これまで、製品開発では、試作品を切削やモックアップ専用の3Dプリンターで作るなどが一般的であり、金型量産の段階とは、材料も異なり、見た目や質感なども違うのが当たり前であった。
しかし、デジタルモールドを使えば、試作開発の段階から、最終品と同じ材料でテストショットが可能で、尚且つ金型の修正もオンタイムで行うことが可能となる。まさにデジタル製造に革新をもたらす仕組みであり、これにより製品開発のプロセスを劇的に変えることができる。

デジタルモールドについては、こちらをご参照ください。
- デジタルモールド®が2016年日経優秀製品・サービス賞 最優秀賞 を受賞。ものづくりに革新を起こす力
- 金属プレス加工が進化。デジタルモールド・プレスの力
- デザインから量産までわずか6日。ハイブリッドモールドの驚異的な力
製品設計から成形まで、実演でデジタルモールドを学ぶ
今回、このデジタルモールドの公開講座を9月7日に行ったのは、長野県の南信工科短期大学だ。

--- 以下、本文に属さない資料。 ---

$ cat src/rtl/uart_tx_arbiter.sv
// Shares one uart_tx serializer between N_REQ byte-stream requesters.
// Round-robin grants with packet atomicity: a grant is held until the
// requester flags its last byte or MAX_BURST bytes have been sent. Each byte
// is handed to uart_tx with a one-cycle tx_data_en strobe, and the next byte
// is only accepted after uart_tx reports tx_finish. A watchdog releases a
// grant that sits in ACCEPT or WAIT for TIMEOUT cycles.
module uart_tx_arbiter
    import uart_pkg::*;
#(
    parameter int N_REQ     = 4,
    parameter int MAX_BURST = 8,
    parameter int TIMEOUT   = 1048576
) (
    input  logic                    clk_in,
    input  logic                    rst,
    input  logic [N_REQ-1:0]        req_valid,
    input  logic [8*N_REQ-1:0]      req_data,
    input  logic [N_REQ-1:0]        req_last,
    output logic [N_REQ-1:0]        req_ready,
    output logic                    tx_data_en,
    output logic [7:0]              tx_data_in,
    input  logic                    tx_finish,
    output logic [clog2(N_REQ)-1:0] grant_id,
    output logic                    busy,
    output logic                    timeout_err
);

    localparam int GW   = clog2(N_REQ);
    localparam int WD_W = clog2(TIMEOUT + 1);

    // Watchdog fires in the TIMEOUT-th cycle spent in ACCEPT or WAIT.
    localparam logic [WD_W-1:0] WD_LAST   = WD_W'(TIMEOUT - 1);
    localparam logic [8:0]      BURST_CAP = 9'(MAX_BURST);
    // Pointer starts at the top index so requester 0 wins the first scan.
    localparam logic [GW-1:0]   PTR_INIT  = GW'(N_REQ - 1);

    state_t           state;
    state_t           state_n;
    logic [GW-1:0]    grant;
    logic [GW-1:0]    grant_n;
    logic [GW-1:0]    ptr;
    logic [GW-1:0]    ptr_n;
    logic [7:0]       data;
    logic [7:0]       data_n;
    logic             last;
    logic             last_n;
    logic [7:0]       burst;
    logic [7:0]       burst_n;
    logic [8:0]       burst_inc;
    logic [WD_W-1:0]  wd;
    logic [WD_W-1:0]  wd_n;
    logic             wd_expired;
    logic [N_REQ-1:0] ready_n;
    logic             en_n;
    logic             terr_n;

    logic             pick_found;
    logic [GW-1:0]    pick_idx;

    logic [7:0]       sel_data;
    logic             sel_valid;
    logic             sel_last;

    rr_pick #(
        .N_REQ (N_REQ)
    ) u_pick (
        .req   (req_valid),
        .ptr   (ptr),
        .found (pick_found),
        .idx   (pick_idx)
    );

    // Route the granted requester's byte, valid and last flag.
    always_comb begin
        sel_data  = '0;
        sel_valid = 1'b0;
        sel_last  = 1'b0;
        for (int i = 0; i < N_REQ; i++) begin
            if (grant == GW'(i)) begin
                sel_data  = req_data[8*i +: 8];
                sel_valid = req_valid[i];
                sel_last  = req_last[i];
            end
        end
    end

    assign burst_inc  = {1'b0, burst} + 9'd1;
    assign wd_expired = (wd == WD_LAST);

    // Next-state, datapath capture and next registered outputs.
    always_comb begin
        state_n = state;
        grant_n = grant;
        ptr_n   = ptr;
        data_n  = data;
        last_n  = last;
        burst_n = burst;
        wd_n    = wd;
        terr_n  = 1'b0;
        ready_n = '0;
        en_n    = 1'b0;

        case (state)
            ST_IDLE: begin
                if (pick_found) begin
                    grant_n = pick_idx;
                    burst_n = '0;
                    wd_n    = '0;
                    state_n = ST_ACCEPT;
                end
            end

            ST_ACCEPT: begin
                if (sel_valid) begin
                    data_n  = sel_data;
                    last_n  = sel_last;
                    state_n = ST_START;
                end else if (wd_expired) begin
                    terr_n  = 1'b1;
                    ptr_n   = grant;
                    state_n = ST_IDLE;
                end else begin
                    wd_n = wd + 1'b1;
                end
            end

            ST_START: begin
                wd_n    = '0;
                state_n = ST_WAIT;
            end

            ST_WAIT: begin
                // A finish arriving in the expiry cycle takes priority.
                if (tx_finish) begin
                    burst_n = burst_inc[7:0];
                    if (last || (burst_inc == BURST_CAP)) begin
                        ptr_n   = grant;
                        state_n = ST_IDLE;
                    end else begin
                        wd_n    = '0;
                        state_n = ST_ACCEPT;
                    end
                end else if (wd_expired) begin
                    terr_n  = 1'b1;
                    ptr_n   = grant;
                    state_n = ST_IDLE;
                end else begin
                    wd_n = wd + 1'b1;
                end
            end

            default: begin
                state_n = ST_IDLE;
            end
        endcase

        if (state_n == ST_ACCEPT) begin
            ready_n[grant_n] = 1'b1;
        end
        en_n = (state_n == ST_START);
    end

    // State, datapath and output registers with synchronous reset.
    always_ff @(posedge clk_in) begin
        if (rst) begin
            state       <= ST_IDLE;
            grant       <= '0;
            ptr         <= PTR_INIT;
            data        <= '0;
            last        <= 1'b0;
            burst       <= '0;
            wd          <= '0;
            req_ready   <= '0;
            tx_data_en  <= 1'b0;
            timeout_err <= 1'b0;
        end else begin
            state       <= state_n;
            grant       <= grant_n;
            ptr         <= ptr_n;
            data        <= data_n;
            last        <= last_n;
            burst       <= burst_n;
            wd          <= wd_n;
            req_ready   <= ready_n;
            tx_data_en  <= en_n;
            timeout_err <= terr_n;
        end
    end

    assign tx_data_in = data;
    assign grant_id   = grant;
    assign busy       = (state != ST_IDLE);

endmodule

南信工科短期大学は県内2番目に作られた工科短大で、ものづくりのスペシャリストを育成することを目的に作られた短期大学だ。
実はデジタルモールドの公開講座が開かれるのは7月に続いて2回目で、専門課程に進んだ2年生を対象に行われた。
講師はデジタルモールドでお馴染みの有限会社スワニーの橋爪氏、PolyJet 3Dプリンタの開発元、株式会社ストラタシス・ジャパンの小山氏、超小型射出成形機の株式会社アイオー・エムの酒井氏の3名が務めた。
この授業では、従来の金型の基礎知識から始まり、ものづくりの一環としての新技術:デジタルモールドの講義と実習も含む形で開催され、製品設計から型割り、造形、成形まで、一連の流れを学ぶことができる。

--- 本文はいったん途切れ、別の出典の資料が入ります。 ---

==> config.mk <==
export PLATFORM = sky130hd
export DESIGN_NAME = alu_exec_unit
export DESIGN_NICKNAME = d
export VERILOG_FILES = /design/src/rtl/alu_exec_unit.sv
export SDC_FILE = /design/constraint.sdc
export NUM_CORES = 1
export LEC_CHECK = 0
export ABC_AREA = 1
export BUFFER_PORTS_ARGS = -buffer_cell sky130_fd_sc_hd__clkbuf_2
export CAP_MARGIN = 20
export CORE_ASPECT_RATIO = 1.25
export CORE_UTILIZATION = 35
export CTS_BUF_LIST = sky130_fd_sc_hd__clkbuf_4
export CTS_CLUSTER_SIZE = 30
export DETAILED_ROUTE_END_ITERATION = 8
export PLACE_DENSITY_LB_ADDON = 0.3
export SETUP_SLACK_MARGIN = 0.15
export SYNTH_ARGS = -nofsm -noshare
export SYNTH_HDL_FRONTEND = slang
export SYNTH_SLANG_ARGS = --single-unit
==> constraint.sdc <==
create_clock -name clock -period 1.9 [get_ports clock]
set_input_delay 0.19 -clock clock [delete_from_list [all_inputs] [get_ports clock]]
set_output_delay 0.19 -clock clock [all_outputs]
set_load 0.05 [all_outputs]
**config.mk**
```make
export PLATFORM = sky130hd
export DESIGN_NAME = mealy_stream_arbiter
export DESIGN_NICKNAME = d
export VERILOG_FILES = /design/src/rtl/mealy_stream_arbiter.sv
export SDC_FILE = /design/constraint.sdc
export NUM_CORES = 1
export LEC_CHECK = 0
export BUFFER_PORTS_ARGS = -buffer_cell sky130_fd_sc_hd__buf_4
export CAP_MARGIN = 10
export CORE_MARGIN = 2
export CORE_UTILIZATION = 55
export CTS_BUF_LIST = sky130_fd_sc_hd__clkbuf_8
export CTS_CLUSTER_SIZE = 20
export DETAILED_ROUTE_END_ITERATION = 6
export GPL_TIMING_DRIVEN = 0
export PLACE_DENSITY = 0.88
export RECOVER_POWER = 100
export SYNTH_ARGS = -nofsm -noshare
export SYNTH_HDL_FRONTEND = slang
export SYNTH_SLANG_ARGS = --single-unit
```
**constraint.sdc**
```tcl
create_clock -name clk -period 6.2 [get_ports clk]
set_clock_uncertainty 0.15 [all_clocks]
set_input_delay 0.62 -clock clk [delete_from_list [all_inputs] [get_ports clk]]
set_output_delay 0.62 -clock clk [all_outputs]
set_load 0.03 [all_outputs]
```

実習においては、実際に南信工科短期大学の校章がパーツとして作られた。



まとめ デジタル人材の育成が新たなビジネスを生み出す
冒頭でご紹介したように、自動化とIOT、この二つによってもたらされる製造業のデジタル化は、これまでの産業構造を変え、ものづくりの在り方そのものも変えることになる。
また、製造業のデジタル化は、単純に製造工程を効率化するだけではなく、新たなビジネスモデルを生み出す可能性を与えてくれる。

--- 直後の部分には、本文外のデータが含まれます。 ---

File: src/rtl/race_control_pkg.sv
// Shared types and default timing constants for the race sequencing stage.
package race_pkg;
   typedef enum logic [1:0] {IDLE, COUNTDOWN, RACING, FINISHED} race_state_t;

   localparam int LAP_W              = 2;
   localparam int DEF_FRAMES_PER_SEC = 60;
   localparam int DEF_COUNTDOWN_SEC  = 3;
   localparam int DEF_LAPS           = 3;
   localparam int DEF_MIN_LAP_FRAMES = 300;
   localparam int DEF_TIME_W         = 16;
endpackage

File: src/rtl/race_control_if.sv
// Player/frame inputs and race event outputs of race_control.
// best_lap exists only when RACE_CONTROL_BEST_LAP_EN is defined.
interface race_control_if #(parameter int TIME_W = 16);
   import race_pkg::*;

   logic              vsync_tick;
   logic              start_btn;
   logic              finish_line;
   logic [1:0]        countdown;
   logic              game_start;
   logic              racing;
   logic              race_finished;
   logic [LAP_W-1:0]  lap;
   logic [TIME_W-1:0] race_time;
`ifdef RACE_CONTROL_BEST_LAP_EN
   logic [TIME_W-1:0] best_lap;
`endif

   modport master (
      output vsync_tick, start_btn, finish_line,
      input  countdown, game_start, racing, race_finished, lap, race_time
`ifdef RACE_CONTROL_BEST_LAP_EN
      , input best_lap
`endif
   );

   modport slave (
      input  vsync_tick, start_btn, finish_line,
      output countdown, game_start, racing, race_finished, lap, race_time
`ifdef RACE_CONTROL_BEST_LAP_EN
      , output best_lap
`endif
   );
endinterface

File: src/rtl/race_control_edge_detect.sv
// Rising-edge detector: one prev-sample register, edge valid in the cycle the input goes high.
module edge_detect (
   input  logic pclk,
   input  logic rst_n,
   input  logic d,
   output logic rise
);
   logic d_q;

   always_ff @(posedge pclk or negedge rst_n) begin
      if (!rst_n) d_q <= 1'b0;
      else        d_q <= d;
   end

   assign rise = d & ~d_q;
endmodule

File: src/rtl/race_control.sv
// Race sequencer: start countdown, race timing, lap counting and finish.
// Optional best-lap tracking is enabled by defining RACE_CONTROL_BEST_LAP_EN.
module race_control
   import race_pkg::*;
#(
   parameter int FRAMES_PER_SEC = DEF_FRAMES_PER_SEC,
   parameter int COUNTDOWN_SEC  = DEF_COUNTDOWN_SEC,
   parameter int LAPS           = DEF_LAPS,
   parameter int MIN_LAP_FRAMES = DEF_MIN_LAP_FRAMES,
   parameter int TIME_W         = DEF_TIME_W
) (
   input  logic          pclk,
   input  logic          rst_n,
   race_control_if.slave bus
);
   localparam int FC_W = (FRAMES_PER_SEC > 1) ? $clog2(FRAMES_PER_SEC) : 1;
   localparam logic [TIME_W-1:0] T_MAX = '1;

   logic              start_e, fin_e, valid_x;
   race_state_t       state;
   logic [FC_W-1:0]   frame_cnt;
   logic [1:0]        countdown_q;
   logic              game_start_q, racing_q, finished_q;
   logic [LAP_W-1:0]  lap_q, lap_inc;
   logic [TIME_W-1:0] race_time_q, lap_tmr;
`ifdef RACE_CONTROL_BEST_LAP_EN
   logic [TIME_W-1:0] best_q;
`endif

   edge_detect u_start_ed (.pclk(pclk), .rst_n(rst_n), .d(bus.start_btn),   .rise(start_e));
   edge_detect u_fin_ed   (.pclk(pclk), .rst_n(rst_n), .d(bus.finish_line), .rise(fin_e));

   // Crossing qualification uses the lap timer before this cycle's tick.
   assign valid_x = fin_e && (lap_tmr >= TIME_W'(MIN_LAP_FRAMES));
   assign lap_inc = lap_q + LAP_W'(1);

   always_ff @(posedge pclk or negedge rst_n) begin
      if (!rst_n) begin
         state        <= IDLE;
         frame_cnt    <= '0;
         countdown_q  <= '0;
         game_start_q <= 1'b0;
         racing_q     <= 1'b0;
         finished_q   <= 1'b0;
         lap_q        <= '0;
         race_time_q  <= '0;
         lap_tmr      <= '0;
`ifdef RACE_CONTROL_BEST_LAP_EN
         best_q       <= T_MAX;
`endif
      end else begin
         game_start_q <= 1'b0;
         case (state)
            IDLE: if (start_e) begin
               state       <= COUNTDOWN;
               countdown_q <= 2'(COUNTDOWN_SEC);
               frame_cnt   <= '0;
            end
            COUNTDOWN: if (bus.vsync_tick) begin
               if (frame_cnt == FC_W'(FRAMES_PER_SEC - 1)) begin
                  frame_cnt   <= '0;
                  countdown_q <= countdown_q - 2'd1;
                  if (countdown_q == 2'd1) begin
                     state        <= RACING;
                     game_start_q <= 1'b1;
                     racing_q     <= 1'b1;
                     race_time_q  <= '0;
                     lap_q        <= '0;
                     lap_tmr      <= '0;
`ifdef RACE_CONTROL_BEST_LAP_EN
                     best_q       <= T_MAX;
`endif
                  end
               end else begin
                  frame_cnt <= frame_cnt + FC_W'(1);
               end
            end
            RACING: begin
               if (bus.vsync_tick && race_time_q != T_MAX)
                  race_time_q <= race_time_q + TIME_W'(1);
               if (valid_x) begin
                  lap_q   <= lap_inc;
                  lap_tmr <= '0;
`ifdef RACE_CONTROL_BEST_LAP_EN
                  if (lap_tmr < best_q) best_q <= lap_tmr;
`endif
                  if (lap_inc == LAP_W'(LAPS)) begin
                     state      <= FINISHED;
                     racing_q   <= 1'b0;
                     finished_q <= 1'b1;
                  end
               end else if (bus.vsync_tick && lap_tmr != T_MAX) begin
                  lap_tmr <= lap_tmr + TIME_W'(1);
               end
            end
            FINISHED: if (start_e) begin
               state       <= IDLE;
               finished_q  <= 1'b0;
               countdown_q <= '0;
               lap_q       <= '0;
               race_time_q <= '0;
            end
            default: state <= IDLE;
         endcase
      end
   end

   assign bus.countdown     = countdown_q;
   assign bus.game_start    = game_start_q;
   assign bus.racing        = racing_q;
   assign bus.race_finished = finished_q;
   assign bus.lap           = lap_q;
   assign bus.race_time     = race_time_q;
`ifdef RACE_CONTROL_BEST_LAP_EN
   assign bus.best_lap      = best_q;
`endif
endmodule

File: src/flat_wrapper.sv
// flat-port wrapper written by rule: the top's interface ports become plain ports
module race_control_flat import race_pkg::*;
#(
   parameter int FRAMES_PER_SEC = DEF_FRAMES_PER_SEC,
   parameter int COUNTDOWN_SEC  = DEF_COUNTDOWN_SEC,
   parameter int LAPS           = DEF_LAPS,
   parameter int MIN_LAP_FRAMES = DEF_MIN_LAP_FRAMES,
   parameter int TIME_W         = DEF_TIME_W
)
  (pclk, rst_n, bus_vsync_tick, bus_start_btn, bus_finish_line, bus_countdown, bus_game_start, bus_racing, bus_race_finished, bus_lap, bus_race_time);
  race_control_if #(.TIME_W(TIME_W)) bus_i ();
  input  logic pclk;
  input  logic rst_n;
  input wire logic [$bits(bus_i.vsync_tick)-1:0] bus_vsync_tick;
  input wire logic [$bits(bus_i.start_btn)-1:0] bus_start_btn;
  input wire logic [$bits(bus_i.finish_line)-1:0] bus_finish_line;
  output wire logic [$bits(bus_i.countdown)-1:0] bus_countdown;
  output wire logic [$bits(bus_i.game_start)-1:0] bus_game_start;
  output wire logic [$bits(bus_i.racing)-1:0] bus_racing;
  output wire logic [$bits(bus_i.race_finished)-1:0] bus_race_finished;
  output wire logic [$bits(bus_i.lap)-1:0] bus_lap;
  output wire logic [$bits(bus_i.race_time)-1:0] bus_race_time;
  assign bus_i.vsync_tick = bus_vsync_tick;
  assign bus_i.start_btn = bus_start_btn;
  assign bus_i.finish_line = bus_finish_line;
  assign bus_countdown = bus_i.countdown;
  assign bus_game_start = bus_i.game_start;
  assign bus_racing = bus_i.racing;
  assign bus_race_finished = bus_i.race_finished;
  assign bus_lap = bus_i.lap;
  assign bus_race_time = bus_i.race_time;
  race_control #(.FRAMES_PER_SEC(FRAMES_PER_SEC), .COUNTDOWN_SEC(COUNTDOWN_SEC), .LAPS(LAPS), .MIN_LAP_FRAMES(MIN_LAP_FRAMES), .TIME_W(TIME_W)) u_core (.pclk(pclk), .rst_n(rst_n), .bus(bus_i));
endmodule
File: config.mk
export PLATFORM = sky130hd
export DESIGN_NAME = race_control_flat
export DESIGN_NICKNAME = d
export VERILOG_FILES = /design/src/rtl/race_control_pkg.sv /design/src/rtl/race_control_if.sv /design/src/rtl/race_control_edge_detect.sv /design/src/rtl/race_control.sv /design/src/flat_wrapper.sv
export SDC_FILE = /design/constraint.sdc
export NUM_CORES = 1
export LEC_CHECK = 0
export ABC_AREA = 0
export BUFFER_PORTS_ARGS = -buffer_cell sky130_fd_sc_hd__buf_2
export CAP_MARGIN = 10
export CORE_MARGIN = 2
export CORE_UTILIZATION = 40
export CTS_BUF_LIST = sky130_fd_sc_hd__clkbuf_8
export CTS_CLUSTER_DIAMETER = 100
export DETAILED_ROUTE_END_ITERATION = 12
export SLEW_MARGIN = 20
export SYNTH_ARGS = -nofsm -noshare
export SYNTH_HDL_FRONTEND = slang
export SYNTH_SLANG_ARGS = --single-unit
File: constraint.sdc
create_clock -name pclk -period 2.2 [get_ports pclk]
set_clock_uncertainty 0.05 [all_clocks]
set_input_delay 0.44 -clock pclk [delete_from_list [all_inputs] [get_ports pclk]]
set_output_delay 0.44 -clock pclk [all_outputs]
set_load 0.01 [all_outputs]
==> results.sh <==
export IMPL_outcome="finished, final reports clean"
export IMPL_wl_per_cell_um=15.1
export IMPL_synth_main_ff_cell="dfrtp_1"
export IMPL_drive_gt1_share_pct=20.8
export IMPL_worstPathCellList="nor4_2 -> a21oi_2 -> or3_1 -> or4_1 -> o21ai_0"
export IMPL_cts_sinks=49
export IMPL_dieHeight_um=91.8
export IMPL_startpoint_type="register"
export IMPL_synth_fp_nets=372
export IMPL_synthTopCellsByArea="dfrtp_1, nand2_1, nand3_1"
export IMPL_gp_congestion=0.857
export IMPL_ant_nets=0
export IMPL_crit_required_ns=2.37
export IMPL_setup_violations=0
export IMPL_pre_cts_slack_ns=0.0506
export IMPL_grt_pass1_wl_um=13500
export IMPL_period_share_pct=93.1
export IMPL_cts_tree="built"
export IMPL_viasPerCell=5.75
export IMPL_root_buffer="clkbuf_8"
export IMPL_critPathKind="register to register"
export IMPL_die_area_sq_mm=0.00843
export IMPL_finalPower_mw=3.29
export IMPL_synth_enable_flop_cells=0
export IMPL_die_x_um=91.8
export IMPL_syn_area_sq_mm=0.00308
export IMPL_ys_ff_latch=49
export IMPL_ir_drop_v=0.000427
export IMPL_cpLargestDelayFamily="simple AND/OR/NAND/NOR gates"
export IMPL_max_slew_margin_pct=56.5
export IMPL_hpwl_um=5610
export IMPL_fp_row_count=32
export IMPL_synthCells=356
export IMPL_synth_top_area_share_pct=39.8
export IMPL_core_area_sq_mm=0.00761
export IMPL_period_needed_ns=2.05
export IMPL_synth_warnings=0
export IMPL_cts_made_buffers=5
export IMPL_clock_latency_ns=0.30
export IMPL_drc=0
export IMPL_cp_arrival_ns=2.22
export IMPL_yosysMostFrequentCell="dfrtp_1"
export IMPL_vias=2902
export IMPL_grt_overflow=0
export IMPL_max_cap_violations=0
export IMPL_hp_class="input port to async pin"
export IMPL_first_pass_iters=4
export IMPL_synth_cell_types=58
export IMPL_clockBufferDepth=2
export IMPL_p_leak_nw=1.56
export IMPL_grt_max_degree=31
export IMPL_area_growth_syn_to_layout_pct=18.0
export IMPL_synth_top_area_cell="dfrtp_1"
export IMPL_first_global_vias=2828
export IMPL_cp_end_kind="register"
export IMPL_fmax_mhz=488
export IMPL_worst_slack_ns=0.152
export IMPL_avgSynthCellArea_sq_um=8.66
export IMPL_synth_common_cells="dfrtp_1, nand2_1, nand3_1"
export IMPL_start_util_pct=40.5
export IMPL_post_cts_buffers=0
export IMPL_io_pins=28
export IMPL_final_nets=418
export IMPL_maxSlewViolCount=0
export IMPL_wirelength_um=7610
export IMPL_post_cts_resized=0
export IMPL_numPortBuffers=27
export IMPL_antenna_cells=0
export IMPL_clk_pin_slew_ns=0.09
export IMPL_path_buf_inv=0
export IMPL_drt_initial_drc_count=98
export IMPL_cts_hold_buf=0
export IMPL_cp_max_fo=5
export IMPL_finalHoldViolCount=0
export IMPL_async_flop_share_pct=100
export IMPL_track_usage_pct=19.4
export IMPL_antenna_found_initial=0
export IMPL_seq_area_frac_synth_pct=39.8
export IMPL_cts_max_level=2
export IMPL_cp_slowest_cell="or4_1"
export IMPL_tightest_slew_ns=0.646
export IMPL_slowest_delay_ns=0.48
export IMPL_cellPowerDensity_mw_per_mm2=903
[through the flow]
stage	hold WS [ns]	instances	utilization, %	area (sq um)	setup TNS [ns]
final	0.0427	505	47.8	3640	0
after global routing	0.0655	505	47.8	3640	-0.00421
after CTS	0.0581	505	47.4	3600	0
after detailed placement	0.390	497	46.3	3520	0
after global placement	0.383	497	46.3	3520	0
after floorplan	0.0944	356	-	3080	0
[flip-flops by register name (all words and copies together) (netlist names), 2 cells and up]
signal	cells
u_core.state	2
u_core.bus.countdown	2
u_core.frame_cnt	6
u_core.bus.race_time	16
u_core.lap_tmr	16
u_core.bus.lap	2
[worst reg2reg max path: stages, from the launching register on]
cell and delay (ns):
dfrtp_1 0.46, nor4_2 0.31, a21oi_2 0.13, or3_1 0.45
or4_1 0.48, o21ai_0 0.09
[power breakdown]
part / switching, mW / internal, mW
Combinational: 1.04 / 0.663
Sequential: 0.0702 / 0.987
Clock: 0.307 / 0.217
[layout make-up]
cell class                 instances  area (sq um)
fill                             790          3970
multi-input combinational        268          1730
sequential                        49          1230
timing repair buffer              57           393
tap                              102           128
inverter                          21          78.8
clock buffer                       5          68.8
clock inverter                     3          15.0
[logic make-up after synthesis]
family | Yosys count | share of synthesized area, %
and+or+nand+nor | 145 | 25.4
AOI/OAI and AO/OA | 105 | 22.9
buffers and inverters | 39 | 5.07
DFF | 49 | 39.8
xor gates and xnor gates | 1 | 0.284
adders and majority gates | 11 | 4.46
muxes | 6 | 2.11
[worst paths after layout]
| check | end | depth (start not counted) | slack (ns) | start |
|---|---|---|---|---|
| min in group pclk | u_core.u_fin_ed.d_q | 1 | 0.21 | bus_finish_line |
| worst min register to register | u_core.frame_cnt[1] | 2 | 0.48 | u_core.frame_cnt[1] |
| worst min-delay path | u_core.frame_cnt[4] | 1 | 0.04 | rst_n |
| worst max register to register | u_core.lap_tmr[0] | 5 | 0.15 | u_core.lap_tmr[9] |
| max in group asynchronous | u_core.lap_tmr[3] | 2 | 1.52 | rst_n |
| worst max-delay path | u_core.lap_tmr[0] | 5 | 0.15 | u_core.lap_tmr[9] |
[metal layers]
layer	up-vias	global-route usage (%)	share of wire, %
li1	1431	-	-
met4	0	4.23	1.1
met2	45	33.4	48
met1	1415	25.7	48
met3	11	3.04	2.8
met5	-	0	0
[layout by cell type, fill, tap and decap left out, drive strengths merged, types with 2 or more instances in the layout]
cell type  count
a211oi         5
a21boi         3
a21oi         19
a22o           4
a31oi         10
a41oi          2
and2           4
and3           7
and4           3
buf           57
clkbuf         5
dfrtp         49
ha            11
inv           23
mux2           4
mux2i          2
nand2         42
nand2b         3
nand3         28
nand3b         3
nand4         12
nand4b         3
nor2          17
nor3           8
nor4           4
o211ai        10
o21ai         24
o22ai          4
o311ai         6
o31ai          9
or2            2
or3            3
or4            3
(Power assumes the default switching activity.)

デジタルモールドは、まさにその中心ともなるテクノロジーだと言えよう。例えば、デジタルモールドを使えば、製品開発の段階から、最終品と同じ材料、質感で、何パターンも試作することができる。これは試作段階から精度の高いモノづくりを可能にし、選択の幅を広げることにつながる。
また、顧客の細かいニーズに対応したカスタマイズ品も、デジタルモールドであれば、柔軟に対応することが可能だ。更に、デジタルモールドであれば、金型量産前のテストマーケティングなどにも利用することができる。
いきなり高額な費用と時間をかけて金型を作らなくても、デジタルモールドであれば、わずか1日で、圧倒的な低コストで実現することができるからだ。
小ロット生産からはじめて市場の動向、ユーザーニーズを伺い、更に改良して金型量産にもつなげられる。こうしたデジタルモールドの持つ柔軟な力は、マスカスタマイゼーションや、オンデマンド生産など新たなビジネスの形も可能にしてくれるのである。
そのためには、デジタルスキルに精通し新たな発想に対応した人材が必要なのである。
ちなみに、冒頭でご紹介したIMDの発表するデジタル競争力では日本は27位、“knowledge”(知識)では、29位となっており決して高くはない状況だ(1位はシンガポール)。
今後も南信工科短期大学のように、デジタルものづくりのスキルを身に着けた人材育成が盛んになることが求められる。